Otherwise a read is chosen at random.

Options

Dedup-specific options
  • --output-stats=STATS: Specify location to output edit distance statistics and UMI usage statistics. Output files are: 
    • [PREFIX]_stats_per_umi_per_position.tsv: Histogram of counts per position per UMI pre- and post-deduplication
    • [PREFIX]_stats_per_umi_per.tsv: Table of stats per umi. Number of times UMI was observed, total counts and median counts, pre- and post-deduplication
    • [PREFIX]_stats_edit_distance.tsv: Edit distance between UMIs at each position. Positions with a single UMI are reported seperately. Pre- and post-deduplication and inluding null expectations from random sampling of UMIs from the UMIs observed across all positions.
Barcode extraction options

It is assumed that the FASTQ files were processed with umi_tools extract before mapping and thus the UMI is the last word of the read name. e.g::

@HISEQ:87:00000000_AATT

where AATT is the UMI sequeuence. If you have used an alternative method which does not separate the read id and UMI with a "_", such as bcl2fastq which uses ":", you can specify the separator with the option --umi-separator=, replacing with e.g ":". 

Alternatively, if your UMIs are encoded in a tag, you can specify this by setting the option --extract-umi-method=tag and set the tag name with the --umi-tag option. For example, if your UMIs are encoded in the 'UM' tag, provide the following options: --extract-umi-method=tag and --umi-tag=UM

Finally, if you have used umis to extract the UMI +/- cell barcode, you can specify --extract-umi-method=umis

The start position of a read is considered to be the start of its alignment minus any soft clipped bases. A read aligned at position 500 with cigar 2S98M will be assumed to start at position 498.
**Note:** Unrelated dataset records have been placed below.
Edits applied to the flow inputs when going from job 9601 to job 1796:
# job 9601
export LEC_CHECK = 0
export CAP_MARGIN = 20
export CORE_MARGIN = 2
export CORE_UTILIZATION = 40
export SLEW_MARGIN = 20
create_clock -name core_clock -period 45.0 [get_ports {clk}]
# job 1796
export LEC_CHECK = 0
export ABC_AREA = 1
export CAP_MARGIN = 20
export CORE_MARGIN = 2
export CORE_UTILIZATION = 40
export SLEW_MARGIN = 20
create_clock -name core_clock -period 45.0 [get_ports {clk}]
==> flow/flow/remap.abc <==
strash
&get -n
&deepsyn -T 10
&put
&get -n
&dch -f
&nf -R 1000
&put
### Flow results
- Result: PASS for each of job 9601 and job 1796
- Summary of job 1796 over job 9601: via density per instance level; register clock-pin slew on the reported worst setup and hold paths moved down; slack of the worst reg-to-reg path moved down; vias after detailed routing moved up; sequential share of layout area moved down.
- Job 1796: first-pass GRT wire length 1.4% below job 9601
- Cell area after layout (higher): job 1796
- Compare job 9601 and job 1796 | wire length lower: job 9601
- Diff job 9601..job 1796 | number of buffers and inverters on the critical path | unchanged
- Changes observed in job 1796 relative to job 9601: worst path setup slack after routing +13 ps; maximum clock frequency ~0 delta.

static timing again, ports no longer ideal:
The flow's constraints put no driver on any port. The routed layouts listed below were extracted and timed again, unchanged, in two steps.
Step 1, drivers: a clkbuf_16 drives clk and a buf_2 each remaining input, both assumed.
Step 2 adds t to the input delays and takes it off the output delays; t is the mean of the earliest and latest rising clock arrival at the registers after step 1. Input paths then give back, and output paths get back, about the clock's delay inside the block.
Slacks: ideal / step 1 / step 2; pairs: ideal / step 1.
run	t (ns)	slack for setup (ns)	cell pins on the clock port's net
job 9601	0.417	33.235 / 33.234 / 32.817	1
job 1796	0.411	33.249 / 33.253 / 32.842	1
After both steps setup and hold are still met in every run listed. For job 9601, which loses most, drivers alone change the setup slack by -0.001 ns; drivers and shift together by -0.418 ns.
  • --extract-umi-method=GET_UMI_METHOD: how is the read UMI +/ cell barcode encoded?
    • read_id (default): Barcodes are contained at the end of the read separated as specified with --umi-separator option

    • tag: Barcodes contained in a tag(s), see --umi-tag/--cell-tag options

    • umis: Barcodes were extracted using umis (https://github.com/vals/umis)

  • --umi-separator=UMI_SEP: separator between read id and UMI. Default: _
  • --umi-tag=UMI_TAG: tag containing umi
  • --umi-tag-split=UMI_TAG_SPLIT: split UMI in tag and take the first element
  • --umi-tag-delimiter=UMI_TAG_DELIM: concatenate UMI in tag separated by delimiter
  • --cell-tag=CELL_TAG: tag containing cell barcode
  • --cell-tag-split=CELL_TAG_SPLIT: split cell barcode in tag and take the first elementfor e.g 10X GEM tags
  • --cell-tag-delimiter=CELL_TAG_DELIM: concatenate cell barcode in tag separated by delimiter
UMI grouping options
  • --method=METHOD: method to use for umi grouping. All methods start by identifying the reads with the same mapping position.

    The simplest methods, unique and percentile, group reads with the exact same UMI. The network-based methods, cluster, adjacency and directional, build networks where nodes are UMIs and edges connect UMIs with an edit distance <= threshold (usually 1). The groups of reads are then defined from the network in a method-specific manner. For all the network-based methods, each read group is equivalent to one read count for the gene.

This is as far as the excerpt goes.